Sie geben auch Seminare für La Biosthétiques Herrenfriseure…
Ja, und da frage ich die Teilnehmer immer wieder: „Wenn ihr eine Modemarke wärt, was wärt Ihr?“ Dann kommen einige mit großen Marken wie Gucci, Ralph Lauren usw. Und dann frage ich: Wie weit ist diese Marke von deinem Laden weg? Festzustellen ist dann nicht selten, dass Anspruch und Umfeld gar nicht kongruent sind. Der nächste Chanel-Store ist mehrere hundert Kilometer entfernt und die Lage des Salons ist nicht 1a, sondern vielleicht sogar ländlich gelegen. Was ja an sich keine Wertung ist, sondern nur Fakt. Und dann frage ich nach den Marken in der unmittelbaren Umgebung, eine private Boutique beispielsweise. Es ist doch so: Glaubhaft ist nur der, der auch in dem, was er tut, konsequent ist. Man muss sich selbst klar machen, wer man ist, was man will und wo man hin will. Wie will ich wirken? Ich muss mir bewusst sein, was ich ausstrahle und wie ich auf andere wirke.

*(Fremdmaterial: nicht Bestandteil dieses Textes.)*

==> design/flow/design.v <==
module debouncer_2 #(parameter num_delay_clks = 100)(
	input wire clk,
	input wire rst_n,
	input wire noisy_in,
	output reg debouncer_out);
reg [num_delay_clks-1:0] Q_reg;
always @ (posedge clk or negedge rst_n) 
begin
	if(!rst_n) begin
		debouncer_out <= 1'b0;
		Q_reg <= 'b0;
	end else begin
		Q_reg <= {noisy_in,Q_reg[num_delay_clks-1:1]};
		if(Q_reg == 'b0)
			debouncer_out <= 1'b0;
		else if (Q_reg == 'hFFFFFFFFFFFFFFFFFFFFFFFFF)
			debouncer_out <= 1'b1;
	end
end
endmodule
module debouncer_2_sync #(parameter num_delay_clks = 100, num_stages = 2)(
	input wire clk,
	input wire rst_n,
	input wire noisy_in,
	output wire debouncer_out
);
wire sync_sig;
sync #(.num_stages(num_stages))sync_DUT(
.clk(clk),
.rst_n(rst_n),
.in_sig(noisy_in),
.out_sig(sync_sig));
debouncer_2 #(.num_delay_clks(num_delay_clks)) debouncer_DUT(
.clk(clk),
.rst_n(rst_n),
.noisy_in(sync_sig),
.debouncer_out(debouncer_out));
endmodule
module sync #(parameter num_stages = 2)(
	input wire clk,
	input wire rst_n,
	input wire in_sig,
	output wire out_sig);
reg [num_stages-1:0] sync_reg;
always @ (posedge clk or negedge rst_n) begin
	if(!rst_n) begin
		sync_reg <= 'b0;
	end else begin
		sync_reg <= {in_sig,sync_reg[num_stages-1:1]};
	end
end
assign out_sig = sync_reg[0];
endmodule
==> design/flow/run.sh <==
#!/bin/bash
# OpenROAD 26Q1-2900-gdf79404cd8, Yosys 0.63+post, stock flow scripts
make -C /OpenROAD-flow-scripts/flow DESIGN_CONFIG=/design/flow/config.mk WORK_HOME=/design/flow/orfs finish
==> design/flow/config.mk <==
export PLATFORM = sky130hd
export DESIGN_NAME = debouncer_2_sync
export DESIGN_NICKNAME = debouncer_2_sync
export VERILOG_FILES = /design/flow/design.v
export SDC_FILE = /design/flow/constraint.sdc
export NUM_CORES = 4
export LEC_CHECK = 1
export CORE_UTILIZATION = 50
==> design/flow/constraint.sdc <==
current_design debouncer_2_sync

set clk_period 2.1
set clk_io_pct 0.2

create_clock -name clk0 -period $clk_period [get_ports {clk}]

set non_clock_inputs [all_inputs -no_clocks]
set_input_delay [expr $clk_period * $clk_io_pct] -clock clk0 $non_clock_inputs
set_output_delay [expr $clk_period * $clk_io_pct] -clock clk0 [all_outputs]
==> reports/metrics.csv <==
stage;metric;value;unit
yosys;unique cell type count in the Yosys netlist;11;
flow_run;Max-Cap Viols;0;
clocking;Clock transition at path regs;0.09;ns
worst_setup_path;worst reg2reg path endpoint;debouncer_DUT.debouncer_out;
hold_path;worst hold path class;in -> async;
floorplan;die height;79.7;µm
yosys;yosys cell count;172;
yosys;YS warnings;2;
yosys;post-synthesis simple-gate area fraction;14.1;%
routing;diode count;0;
grt;grt met3 use;7.42;%
final_layout;Syn-to-layout area delta;11.4;%
worst_setup_path;Critical Path End Type;output port;
routing;post-DR wirelength/cell;18.3;µm
timing;Setup WS post-layout;0.485;ns
routing;total iterations of the first detailed-routing run;4;
clocking;Clock Tree Buf Depth;2;
clocking;H-tree Lvls;3;
yosys;yosys stat area;3020;µm²
final_layout;max reg flops;100;
final_layout;Logic area;439;µm²
clocking;Clock Root Buffer;clkbuf_8;
worst_setup_path;worst setup path endpoint;debouncer_out;
final_layout;most frequent cells in the layout;dfrtp_1 (103), nand4_1 (30), nor4_1 (28);
grt;via count of the first global-routing pass;1649;
grt;grt met1 use;30.5;%
timing;final number of max-transition violations;0;
flow_run;count of tool warnings;25;
place;Buffers on Ports;3;
final_layout;final instance area;3360;µm²
timing;cycle use final;76.9;%
worst_setup_path;Arr. time, crit path;1.19;ns
timing;Slew @ Worst Pin;0.473;ns
timing;clk_skew;0.00564;ns
place;gp weighted congestion;0.897;
status;outcome;complete, no violations;
clocking;TritonCTS clock tree;built;
worst_setup_path;Stages on worst setup path;1;
clocking;CTS Buf Count;9;
timing;hold_ws;0.0140;ns
worst_setup_path;CP delay by family, top;buffers and inverters;
worst_setup_path;Req. time, crit path;1.68;ns
routing;initial DRC count;71;
routing;DR vias/cell;5.98;
worst_setup_path;Crit Reg-Reg Startpoint;debouncer_DUT.Q_reg[24];
power_and_ir_drop;worst vdd ir;0.620;mV
routing;DRC errors left;0;
worst_setup_path;worst setup path category;reg -> out;
yosys;FA/HA/MAJ Cells, Area Fraction;0;%
yosys;Top cell area share;85.4;%
grt;GRT overflow;0;
power_and_ir_drop;Leak;1.51;nW
timing;Fin Setup TNS;0;ns
grt;first-pass GRT wire length;8120;µm
yosys;Dominant combinational family;simple AND/OR/NAND/NOR gates;
clocking;Latency at later pin;0.35;ns
yosys;area leader, netlist;dfrtp_1;
yosys;and-or/or-and share of the synthesized area;0.456;%
yosys;register share after synthesis;85.4;%
grt;GRT Util Overall;18.4;%
clocking;Post-CTS Setup Bufs;0;
timing;final hold vios;0;
grt;initial antenna violation count;0;
floorplan;width of the die;79.7;µm
timing;Max Freq;619;MHz
power_and_ir_drop;Pwr Density;987;nW/µm²
floorplan;core area;5680;µm²
yosys;Synth mux share;0;%
worst_setup_path;Buf/Inv on CP;1;
yosys;Top cells by area;dfrtp_1 (85%), nand4_1 (6.2%), nor4_1 (5.8%);
clocking;post-CTS resize count;0;
worst_setup_path;CP Max Fanout;2;
final_layout;Top cell excl fill/tap;dfrtp_1;
timing;RSZ-0062 raised after global routing;no;
place;Post-Place Worst Slack;0.595;ns
worst_setup_path;crit-path max cell delay;0.47;ns
yosys;flops & latches, synth;103;
worst_setup_path;Slowest cell on crit path;clkdlybuf4s50_1;
final_layout;Reg area;2580;µm²
floorplan;I/O pin count;4;
grt;Most Crowded Layer GR;met1;
yosys;XOR Share, Synth;0;%
worst_setup_path;CP startpoint kind;flop;
timing;post-layout min period;1.61;ns
timing;Worst slew margin;68.5;%
floorplan;num rows;27;
clocking;hold-fix buffers at CTS;0;
worst_setup_path;Critical path origin;debouncer_DUT.debouncer_out;
final_layout;share of cells above drive strength 1;9.90;%
routing;final antenna-violating net count;0;
timing;Setup Viol. Count Final;0;
yosys;Mapped Area;3020;µm²
worst_setup_path;CP cell instances;clkdlybuf4s50_1;
worst_setup_path;r2r setup slk;0.58;ns
place;DP HPWL;3210;µm
routing;vias;1580;
place;Placed Area;3160;µm²
worst_setup_path;R2R depth;5;
routing;Routed WL;4820;µm
final_layout;final core utilization;59.2;%
grt;largest net degree at the start of global routing;44;
floorplan;die area;6350;µm²
yosys;gate count of the mapped netlist;172;
clocking;clk sink count;103;
grt;GRT met2 Usage;26.5;%
floorplan;fp_density;53.2;%
final_layout;fillers;413;
yosys;Mean Syn Cell Area;17.5;µm²
-- report_power, final --
group / switching [W] / total [W] / internal (W)
registers: 0.0000385 / 0.00207 / 0.00203
logic: 0.0000405 / 0.0000547 / 0.0000142
clock network: 0.000583 / 0.00119 / 0.000608
-- area by class of cell --
cell class              instances  share of cell area (%)
multi-input cells              69                    13.1
clock inverters                 3                    1.27
well taps                      72                    2.68
flip-flops and latches        103                    76.7
repair buffers                  5                    1.64
clock buffers                  12                    4.62
-- synth_stat cells --
library cell  number
a21oi_1            1
a41oi_1            1
and3_1             1
dfrtp_1          103
nand2_1            1
nand3_1            1
nand4_1           30
nor3_1             3
nor4_1            28
nor4_2             2
or4_1              1
-- through the flow --
stage	power, W	instances
after floorplan	0.00211	172
final	0.00331	264
after global routing	0.00345	264
after global placement	0.00216	249
after detailed placement	0.00216	249
after CTS	0.00336	264
-- logic make-up after synthesis --
group and Yosys count:
AND/OR/NAND/NOR 67, flip-flops 103, AND-OR/OR-AND 2
-- metal layers --
metal  up-vias  routed length, µm
met3         4                298
met2        38               2190
li1        699                  -
met4         0                 53
met5         -                  0
met1       839               2280
-- how the worst min path moves through the flow --
stage	slack (ns)	cells after the start	to
finish	0.01	1	debouncer_DUT.Q_reg[51]
global route	0.04	1	debouncer_DUT.Q_reg[49]
CTS	0.03	1	debouncer_DUT.Q_reg[51]
Power and IR drop assume default switching activity.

Stichwort Werbung: Wie haben Sie bei der Eröffnung auf sich aufmerksam gemacht?
Wir haben am Eröffnungstag alle Tageszeitungen von Berlin und bekannte Freunde von mir eingeladen, haben am Anfang viel „Alarm“ und dadurch auch auf uns aufmerksam gemacht. So sind dann auch die guten Barbiere zu uns gekommen. Mein Motto: Dran glauben und dementsprechend auftreten. Ich habe hier das Zielpublikum vor der Tür, muss also nicht groß werben.

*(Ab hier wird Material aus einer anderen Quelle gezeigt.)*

[flow/design.v]
module FSM (
	input wire clk,
	input wire rst_n,
	input wire noisy_sig, 
	input wire timer_done,
	output reg debunced_sig, 
	output reg timer_en);
reg [1:0] current_state, next_state;
localparam [1:0] idle = 2'b0,		 
				 check_high = 2'b1,
				 high_state = 2'b10,
				 check_low = 2'b11;
always @ (posedge clk or negedge rst_n) begin
	if(!rst_n) begin
		current_state <= idle;
	end else begin
		current_state <= next_state;
	end
end
always @ (*) begin
	case(current_state)
		idle: begin
				if(noisy_sig)
					next_state <= check_high;
				else
					next_state <= idle;
		end
		check_high: begin
				if(noisy_sig && timer_done)
					next_state <= high_state;
				else if (noisy_sig && !timer_done)
					next_state <= check_high;
				else
					next_state <= idle;
		end
		high_state: begin
				if(noisy_sig)
					next_state <= high_state;
				else
					next_state <= check_low;
		end
		check_low: begin
				if(!noisy_sig && timer_done)
					next_state <= idle;
				else if (!noisy_sig && !timer_done)
					next_state <= check_low;
				else
					next_state <= high_state;
		end
		default: next_state <= idle;
	endcase
end
always @ (*) begin
	case(current_state)
		idle: begin
				debunced_sig <= 0;
				timer_en <= 0;
		end
		check_high: begin
				debunced_sig <= 0;
				timer_en <= 1;
		end
		high_state: begin
				debunced_sig <= 1;
				timer_en <= 0;
		end
		check_low: begin
				debunced_sig <= 1;
				timer_en <= 1;
		end
		default: begin
				debunced_sig <= 0;
				timer_en <= 0;
		end
	endcase
end
endmodule
module debouncer #(parameter counter_final_value = 99)(
	input wire clk,
	input wire rst_n,
	input wire noisy_in,
	output wire debouncer_out);
wire timer_en, timer_done;
FSM FSM_DUT(
.rst_n(rst_n),
.clk(clk),
.noisy_sig(noisy_in), 
.timer_done(timer_done),
.debunced_sig(debouncer_out), 
.timer_en(timer_en));
timer #(.counter_final_value(counter_final_value)) timer_DUT(
.clk(clk),
.rst_n(rst_n),
.enable(timer_en),
.done(timer_done));
endmodule
module debouncer_sync #(parameter counter_final_value = 99, num_stages = 2)(
	input wire clk,
	input wire rst_n,
	input wire noisy_in,
	output wire debouncer_out
);
wire sync_sig;
sync #(.num_stages(num_stages))sync_DUT(
.clk(clk),
.rst_n(rst_n),
.in_sig(noisy_in),
.out_sig(sync_sig));
debouncer #(.counter_final_value(counter_final_value)) debouncer_DUT(
.clk(clk),
.rst_n(rst_n),
.noisy_in(sync_sig),
.debouncer_out(debouncer_out));
endmodule
module sync #(parameter num_stages = 2)(
	input wire clk,
	input wire rst_n,
	input wire in_sig,
	output wire out_sig);
reg [num_stages-1:0] sync_reg;
always @ (posedge clk or negedge rst_n) begin
	if(!rst_n) begin
		sync_reg <= 'b0;
	end else begin
		sync_reg <= {in_sig,sync_reg[num_stages-1:1]};
	end
end
assign out_sig = sync_reg[0];
endmodule
module timer #(parameter counter_final_value = 99)(
	input wire clk,
	input wire rst_n,
	input wire enable,
	output reg done);
localparam counter_bits = $clog2(counter_final_value);
reg [counter_bits-1:0]	counter;
always @ (posedge clk or negedge rst_n) begin
	if(!rst_n) begin
		done <= 0;
	end else begin
		if(enable) begin
			if(counter == counter_final_value) begin
				done <= 1'b1;
				counter <= 'b0;
			end else begin
				done <= 1'b0;
				counter <= counter + 1'b1;
			end
		end else begin
				done <= 1'b0;
				counter <= 'b0;
		end
	end
end
endmodule
[flow/run.sh]
#!/bin/bash
# OpenROAD 26Q1-2900-gdf79404cd8, Yosys 0.63+post, stock flow scripts
make -C /OpenROAD-flow-scripts/flow DESIGN_CONFIG=/design/flow/config.mk WORK_HOME=/design/flow/orfs finish
[flow/config.mk]
export PLATFORM = sky130hd
export DESIGN_NAME = debouncer_sync
export DESIGN_NICKNAME = debouncer_sync
export VERILOG_FILES = /design/flow/design.v
export SDC_FILE = /design/flow/constraint.sdc
export NUM_CORES = 4
export LEC_CHECK = 1
export CORE_AREA = 10 10 86 86
export DIE_AREA = 0 0 96 96
[flow/constraint.sdc]
current_design debouncer_sync

set clk_period 3.0
set clk_io_pct 0.2

create_clock -name clk0 -period $clk_period [get_ports {clk}]

set non_clock_inputs [all_inputs -no_clocks]
set_input_delay [expr $clk_period * $clk_io_pct] -clock clk0 $non_clock_inputs
set_output_delay [expr $clk_period * $clk_io_pct] -clock clk0 [all_outputs]
==> GITHUB_STEP_SUMMARY <==
## PnR job results

| Metric | Value |
|---|---|
| Status | `completed` |
| Die width | `roughly 96 µm` |
| Maximum VDD drop | `0.000334 V` |
| Post-Route Setup TNS | `0 ps` |
| WL final | `between 900 and 1000 µm` |
| Antenna diodes | `0` |
| Buffer count from post-CTS setup fixing | `0` |
| Post-synth top area share | `0.357` |
| Crit Path Max Fanout | `4` |
| Synth cell types | `19` |
| Critical Path AT | `1370 ps` |
| Slew Viols, Final | `0` |
| FF-to-FF Start | `debouncer_DUT.timer_DUT.counter[0]` |
| CP Capture Point | `debouncer_out` |
| Largest net degree at the start of global routing | `15` |
| I/O Buffers | `3` |
| Post-DRT Antenna Nets | `0` |
| Die Ht | `96 µm` |
| Worst reg2reg setup slack | `1580 ps` |
| Crit path required time | `around 2400 ps` |
| Post-Synthesis Mean Instance Area | `12.0 µm²` |
| Die area | `9220 µm²` |
| Vias in the first global route | `324` |
| P_int | `326 µW` |
| Sequential power share | `0.524` |
| Count of tool warnings | `25` |
| Clock Latency Late Sink | `around 240 ps` |
| Layout Skew | `between 1.5 and 2 ps` |
| Yosys cell count | `49` |
| Longest Clk Path Bufs | `2` |
| Kind of critical path | `reg -> out` |
| Vias/cell | `around 2.9` |
| Final setup viols | `0` |
| Initial antenna violation count | `0` |
| Layout area overhead | `29.8%` |
| Post-CTS Hold Buffers | `0` |
| Largest register FFs | `7` |
| Leak | `0.000268 µW` |
| Cell Rows | `27` |
| Max Clk Rate | `508 MHz` |
| Overflow after GRT | `0` |
| H-Tree Level Count | `1` |
| Initial DRC Count | `14` |
| Syn Std Cell Area | `588 µm²` |
| Psw | `72.0 µW` |
| Fillers | `627` |
| Initial DRT Pass Iterations | `2` |
| RSZ-0062 raised after global routing | `false` |
| Comb pwr share | `0.025` |
| Placer Congestion | `0.748` |
| Top Ports | `4` |
| Gate Count Post-Synth | `49` |
| Worst r2r path cells | `4` |
| Clk pwr share | `0.451` |
| Number of synthesized register bits | `14` |
| Yosys Chip Area | `588 µm²` |
| Min Tclk post-route | `just under 2000 ps` |
| Share of layout cells above drive strength 1 | `0.161` |
| Asr flop ratio synth | `0.500` |
| Maximum Capacitance Violations | `0` |
| Post-layout util | `0.138` |
| Yosys warns | `3` |
| First-pass GRT wire length | `approximately 1600 µm` |
| Vias after detailed routing | `368` |
| Fp util | `0.106` |
| Main flop type | `edfxtp_1` |
| Synth area leaders | `edfxtp_1, dfrtp_1, dfstp_2` |
| Clock Sinks | `14` |
| Post-route clock period utilization | `0.656` |
| Final Hold Fails | `0` |
| Core Area | `5540 µm²` |
| Seq/Total Area, Yosys | `0.657` |
| Root buf cell | `clkbuf_8` |
| Routed length per instance | `7.63 µm` |
| Post_cts resized | `0` |
| CP Launch Point | `debouncer_DUT.FSM_DUT.current_state[3]` |
| Critical path startpoint category | `flip-flop` |
| CTS tree | `built` |
| CTS Buf Count | `3` |
| Switch share | `0.181` |
| EDFF count, synth | `7` |
| Synth area leader | `edfxtp_1` |
| CTS clock-pin slew for the worst setup and hold paths | `~50 ps` |
| Tot GR Track Use | `0.0234` |
| Worst hold-check path type | `reg -> reg` |
| DRC | `0` |
| Slew @ Worst Pin | `~610 ps` |
| Reg-to-Reg End | `debouncer_DUT.timer_DUT.counter[4]` |
| PwrDens | `522 nW/µm²` |
| Slew margin rel. | `0.591` |
| Worst setup EP type | `primary output` |
[power groups by stage]
stage / registers, µW / logic (µW) / clock network, µW
6_report: 209 / 9.77 / 180
5_1_grt: 209 / 11.2 / 197
4_1_cts: 209 / 10.2 / 186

Und wie schaut es mit Social Media aus?
Unsere Gäste kommen hierher, weil es eben kein Public Viewing Place ist, sondern weil sie hier Ruhe finden und privat sind. Das Thema Social Media ist im Gentlemen’s Circle also nicht so groß; dafür spielen Instagram & Co. in meinem La Biosthétique Flagship Salon hier in Berlin eine umso größere Rolle. Denn Frauen wollen immer wissen, was neu ist, was Trend ist und was kommt. Das liegt in der Natur der Frau. Hier im GC ist es genau das Gegenteil, hier geht es um Erhalt und Beständigkeit.
Die letzte Frage ist persönlicher Natur: Wie entspannt ein André Goerner?
Ich gestehe, ich muss mich immer ein bisschen zwingen in den Urlaub zu fahren. Das macht meine Partnerin sehr gut. Wir lieben Kurztrips nach Barcelona, Mallorca, Reykjavík, Darß, Sankt Peter-Ording … Ich fahre leidenschaftlich gern Motorrad und bin letztes Jahr mit meinem Bruder von Berlin nach Korsika gefahren. Zeit mit mir zu verbringen entspannt mich, gibt mir Energie. Auch die Zeit mit meiner Tochter ist absolute Quality Time, die genieße ich sehr. Zudem versuche ich, meinen Alltag so zu gestalten, dass ich nicht an mein Limit komme, sondern stets präsent bin – für den Gast morgens um 10 und auch abends um 19 Uhr.